#### Required action
The answer must consist of every line in the data below that holds the word "class".

◇ ◇ ◇

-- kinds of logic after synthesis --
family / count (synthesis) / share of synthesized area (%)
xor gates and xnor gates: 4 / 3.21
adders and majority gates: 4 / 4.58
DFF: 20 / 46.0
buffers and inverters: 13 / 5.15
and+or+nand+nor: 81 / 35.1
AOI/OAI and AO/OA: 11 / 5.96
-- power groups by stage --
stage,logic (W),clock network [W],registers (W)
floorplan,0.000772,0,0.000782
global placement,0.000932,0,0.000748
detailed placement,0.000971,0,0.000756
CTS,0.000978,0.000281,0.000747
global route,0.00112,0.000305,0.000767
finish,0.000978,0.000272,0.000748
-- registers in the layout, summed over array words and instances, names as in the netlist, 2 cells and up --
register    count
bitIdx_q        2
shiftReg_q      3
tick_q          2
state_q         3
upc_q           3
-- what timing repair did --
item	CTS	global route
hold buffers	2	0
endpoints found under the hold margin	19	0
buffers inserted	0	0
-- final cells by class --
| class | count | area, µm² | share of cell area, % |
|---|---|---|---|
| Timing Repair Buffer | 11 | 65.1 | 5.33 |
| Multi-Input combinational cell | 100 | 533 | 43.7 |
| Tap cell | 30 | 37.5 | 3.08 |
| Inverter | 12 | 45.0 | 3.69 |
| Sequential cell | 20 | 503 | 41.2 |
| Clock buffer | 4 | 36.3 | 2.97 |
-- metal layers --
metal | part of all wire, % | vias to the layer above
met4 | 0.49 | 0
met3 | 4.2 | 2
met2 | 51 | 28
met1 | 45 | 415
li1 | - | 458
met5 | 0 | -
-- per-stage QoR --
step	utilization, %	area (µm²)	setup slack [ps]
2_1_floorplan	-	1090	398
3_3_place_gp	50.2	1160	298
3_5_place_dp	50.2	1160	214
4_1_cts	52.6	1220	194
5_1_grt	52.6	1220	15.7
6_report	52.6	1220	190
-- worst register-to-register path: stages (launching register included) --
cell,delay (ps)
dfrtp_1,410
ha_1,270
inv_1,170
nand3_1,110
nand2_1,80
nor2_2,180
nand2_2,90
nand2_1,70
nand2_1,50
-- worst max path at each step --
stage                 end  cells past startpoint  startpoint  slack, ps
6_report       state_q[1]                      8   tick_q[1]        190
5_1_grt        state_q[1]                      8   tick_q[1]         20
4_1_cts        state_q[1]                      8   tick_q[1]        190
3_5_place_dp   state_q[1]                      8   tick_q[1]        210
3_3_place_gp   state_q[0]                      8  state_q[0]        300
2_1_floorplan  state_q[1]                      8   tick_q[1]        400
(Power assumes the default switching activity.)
## src/rtl/cla_pkg.sv

```systemverilog
`default_nettype none
// ============================================================================
//  Module      : cla_pkg
//  Description : Shared constants, types and helpers for the pipelined
//                carry-lookahead adder (cla_adder_pipe / cla_group).
//  Revision    : 1.0 - initial release
// ============================================================================
package cla_pkg;

  // Bits per lookahead group when the instantiator does not override BLOCK.
  localparam int CLA_DEFAULT_BLOCK = 4;

  // Control payload carried by every inter-stage pipeline register.
  // Operand skew and partial-sum fields differ in width from stage to stage
  // (operands shrink and the partial sum grows by BLOCK bits per stage), so
  // they sit beside this struct in the stage register rather than inside it.
  typedef struct packed {
    logic valid;  // a real operation (not a bubble) occupies this stage
    logic carry;  // carry out of the group just resolved
  } cla_ctl_t;

  // Number of lookahead groups, which is also the pipeline depth.
  // A degenerate BLOCK is mapped to 1 so elaboration can reach the
  // parameter check and report it instead of dividing by zero.
  function automatic int cla_ngrp(input int width, input int block);
    return (block < 1) ? 1 : (width / block);
  endfunction

endpackage : cla_pkg
`default_nettype wire

```

## src/rtl/cla_group.sv

```systemverilog
`default_nettype none
// ============================================================================
//  Module      : cla_group
//  Description : BLOCK-bit combinational carry-lookahead group. Every internal
//                carry is produced from a flat sum-of-products expansion of
//                the bit generate/propagate terms, never by rippling.
//                Group generate (gg) and group propagate (gp) are exported
//                for lookahead across group boundaries.
//  Revision    : 1.0 - initial release
// ============================================================================
module cla_group
  import cla_pkg::*;
#(
  parameter int BLOCK = CLA_DEFAULT_BLOCK
) (
  input  logic [BLOCK-1:0] a,
  input  logic [BLOCK-1:0] b,
  input  logic             ci,
  output logic [BLOCK-1:0] s,
  output logic             co,
  output logic             gp,
  output logic             gg
);

  logic [BLOCK-1:0] w_g;  // bit generate
  logic [BLOCK-1:0] w_p;  // bit propagate
  logic [BLOCK:0]   w_c;  // carry into bit i (w_c[BLOCK] is the group carry out)

  assign w_g = a & b;
  assign w_p = a ^ b;

  // Carry into bit n, expanded as:
  //   c[n] = OR_j ( g[j] & p[j+1] & ... & p[n-1] )  |  ( p[0] & ... & p[n-1] & c0 )
  // The loops unroll at elaboration into a two-level AND/OR network.
  function automatic logic f_carry(input logic [BLOCK-1:0] gv,
                                   input logic [BLOCK-1:0] pv,
                                   input logic             c0,
                                   input int               n);
    logic acc;
    logic term;
    acc = c0;
    for (int k = 0; k < n; k++) begin
      acc = acc & pv[k];
    end
    for (int j = 0; j < n; j++) begin
      term = gv[j];
      for (int k = j + 1; k < n; k++) begin
        term = term & pv[k];
      end
      acc = acc | term;
    end
    return acc;
  endfunction

  for (genvar i = 0; i <= BLOCK; i++) begin : g_carry
    assign w_c[i] = f_carry(w_g, w_p, ci, i);
  end

  assign s  = w_p ^ w_c[BLOCK-1:0];
  assign co = w_c[BLOCK];
  assign gp = &w_p;
  assign gg = f_carry(w_g, w_p, 1'b0, BLOCK);

endmodule : cla_group
`default_nettype wire

```

## src/rtl/cla_adder_pipe.sv

```systemverilog
`default_nettype none
// ============================================================================
//  Module      : cla_adder_pipe
//  Description : Parametrised pipelined carry-lookahead adder.
//                sum/cout = a + b + cin (unsigned, modulo 2^WIDTH).
//                The operand is cut into NGRP = WIDTH/BLOCK lookahead groups;
//                group g is resolved in pipeline stage g using the carry
//                registered by stage g-1. Operand slices of higher groups
//                travel alongside (input skew) and resolved low sum slices
//                accumulate alongside (output deskew), so every result bit
//                leaves the pipe together, NGRP cycles after acceptance.
//                Valid/ready on both sides; the whole pipe freezes while a
//                finished result waits for the consumer.
//  Options     : `define CLA_OVERFLOW_EN adds output ovf, the two's-complement
//                overflow flag, registered alongside sum/cout.
//  Revision    : 1.0 - initial release
// ============================================================================
module cla_adder_pipe
  import cla_pkg::*;
#(
  parameter int WIDTH = 16,
  parameter int BLOCK = CLA_DEFAULT_BLOCK
) (
  input  logic             clk,
  input  logic             rst_n,
  input  logic             in_valid,
  output logic             in_ready,
  input  logic [WIDTH-1:0] a,
  input  logic [WIDTH-1:0] b,
  input  logic             cin,
  output logic             out_valid,
  input  logic             out_ready,
  output logic [WIDTH-1:0] sum,
  output logic             cout
`ifdef CLA_OVERFLOW_EN
  ,
  output logic             ovf
`endif
);

  localparam int NGRP = cla_ngrp(WIDTH, BLOCK);

  if (BLOCK < 1) begin : g_err_block
    $error("cla_adder_pipe: BLOCK (%0d) must be at least 1", BLOCK);
  end else if ((WIDTH % BLOCK) != 0) begin : g_err_width
    $error("cla_adder_pipe: WIDTH (%0d) must be a multiple of BLOCK (%0d)",
           WIDTH, BLOCK);
  end

  // --------------------------------------------------------------------------
  // Flow control: a finished result the consumer refuses freezes every stage.
  // Bubbles are never squeezed out, so result order equals acceptance order.
  // --------------------------------------------------------------------------
  logic             w_stall;
  logic             r_out_valid;
  logic [WIDTH-1:0] r_sum;
  logic             r_cout;

  assign w_stall   = r_out_valid & ~out_ready;
  assign in_ready  = ~w_stall;
  assign out_valid = r_out_valid;
  assign sum       = r_sum;
  assign cout      = r_cout;

`ifdef CLA_OVERFLOW_EN
  logic r_ovf;
  assign ovf = r_ovf;
`endif

  // --------------------------------------------------------------------------
  // One generate iteration per lookahead group / pipeline stage.
  // Stage g sees the operand bits still unresolved ([WIDTH-1 : g*BLOCK]),
  // consumes its low BLOCK bits and forwards the rest one stage further.
  // --------------------------------------------------------------------------
  for (genvar g = 0; g < NGRP; g++) begin : g_grp
    localparam int LO = g * BLOCK;

    logic [WIDTH-LO-1:0] w_a_in;   // unresolved operand A bits, group g at LSB
    logic [WIDTH-LO-1:0] w_b_in;   // unresolved operand B bits, group g at LSB
    logic                w_ci;     // carry into group g
    logic                w_vin;    // stage occupancy arriving at group g
    logic [LO+BLOCK-1:0] w_ps;     // sum bits resolved through group g
    logic [BLOCK-1:0]    w_s;
    logic                w_co;
    logic                w_gp;
    logic                w_gg;
    logic                w_cy;     // carry handed to the next group

    if (g == 0) begin : g_src_port
      assign w_a_in = a;
      assign w_b_in = b;
      assign w_ci   = cin;
      assign w_vin  = in_valid;
      assign w_ps   = w_s;
    end else begin : g_src_stage
      assign w_a_in = g_grp[g-1].g_reg.r_a;
      assign w_b_in = g_grp[g-1].g_reg.r_b;
      assign w_ci   = g_grp[g-1].g_reg.r_ctl.carry;
      assign w_vin  = g_grp[g-1].g_reg.r_ctl.valid;
      assign w_ps   = {w_s, g_grp[g-1].g_reg.r_ps};
    end

    cla_group #(
      .BLOCK (BLOCK)
    ) u_cla_group (
      .a  (w_a_in[BLOCK-1:0]),
      .b  (w_b_in[BLOCK-1:0]),
      .ci (w_ci),
      .s  (w_s),
      .co (w_co),
      .gp (w_gp),
      .gg (w_gg)
    );

    // Second-level lookahead: the carry across the group boundary comes from
    // group generate/propagate rather than from the group's last bit carry.
    assign w_cy = w_gg | (w_gp & w_ci);

    // Group-level lookahead must reproduce the in-group carry chain exactly.
    assert property (@(posedge clk) disable iff (!rst_n) (w_co == w_cy));

    if (g < NGRP - 1) begin : g_reg
      cla_ctl_t                  r_ctl;
      logic [WIDTH-LO-BLOCK-1:0] r_a;   // input skew: bits of later groups
      logic [WIDTH-LO-BLOCK-1:0] r_b;
      logic [LO+BLOCK-1:0]       r_ps;  // output deskew: bits already resolved

      // Advance this stage's carry, skewed operands and partial sum unless stalled.
      always_ff @(posedge clk or negedge rst_n) begin
        if (!rst_n) begin
          r_ctl <= '0;
          r_a   <= '0;
          r_b   <= '0;
          r_ps  <= '0;
        end else if (!w_stall) begin
          r_ctl.valid <= w_vin;
          r_ctl.carry <= w_cy;
          r_a         <= w_a_in[WIDTH-LO-1:BLOCK];
          r_b         <= w_b_in[WIDTH-LO-1:BLOCK];
          r_ps        <= w_ps;
        end
      end
    end else begin : g_out
      // Capture the completed result; it holds while the consumer stalls.
      always_ff @(posedge clk or negedge rst_n) begin
        if (!rst_n) begin
          r_out_valid <= 1'b0;
          r_sum       <= '0;
          r_cout      <= 1'b0;
        end else if (!w_stall) begin
          r_out_valid <= w_vin;
          r_sum       <= w_ps;
          r_cout      <= w_cy;
        end
      end

`ifdef CLA_OVERFLOW_EN
      // Carry into the MSB is recovered from the MSB sum bit and its propagate.
      logic w_msb_carry;
      assign w_msb_carry = w_s[BLOCK-1] ^ w_a_in[BLOCK-1] ^ w_b_in[BLOCK-1];

      // Signed overflow flag, registered with the same timing as sum/cout.
      always_ff @(posedge clk or negedge rst_n) begin
        if (!rst_n) begin
          r_ovf <= 1'b0;
        end else if (!w_stall) begin
          r_ovf <= w_msb_carry ^ w_cy;
        end
      end
`endif
    end
  end

endmodule : cla_adder_pipe
`default_nettype wire

```
===== config.mk =====
export PLATFORM = sky130hd
export DESIGN_NAME = ysyx_24100006_wbu
export DESIGN_NICKNAME = d
export VERILOG_FILES = /design/src/rtl/ysyx_24100006_wbu.sv
export SDC_FILE = /design/constraint.sdc
export NUM_CORES = 1
export LEC_CHECK = 0
export CAP_MARGIN = 5
export CORE_ASPECT_RATIO = 1.1
export CORE_MARGIN = 3
export CORE_UTILIZATION = 47
export CTS_BUF_LIST = sky130_fd_sc_hd__clkbuf_4 sky130_fd_sc_hd__clkbuf_8
export DETAILED_ROUTE_END_ITERATION = 8
export PLACE_DENSITY = 0.92
export REMOVE_ABC_BUFFERS = 1
export SKIP_LAST_GASP = 1
export SYNTH_ARGS = -nofsm -noshare
export SYNTH_HDL_FRONTEND = slang
export SYNTH_SLANG_ARGS = --single-unit

===== constraint.sdc =====
create_clock -name clk -period 3.5 [get_ports clk]
set_clock_uncertainty 0.1 [all_clocks]
set_input_delay 1.05 -clock clk [delete_from_list [all_inputs] [get_ports clk]]
set_output_delay 1.05 -clock clk [all_outputs]
set_load 0.03 [all_outputs]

◇ ◇ ◇

#### Result of the exercise
-- final cells by class --
| class | count | area, µm² | share of cell area, % |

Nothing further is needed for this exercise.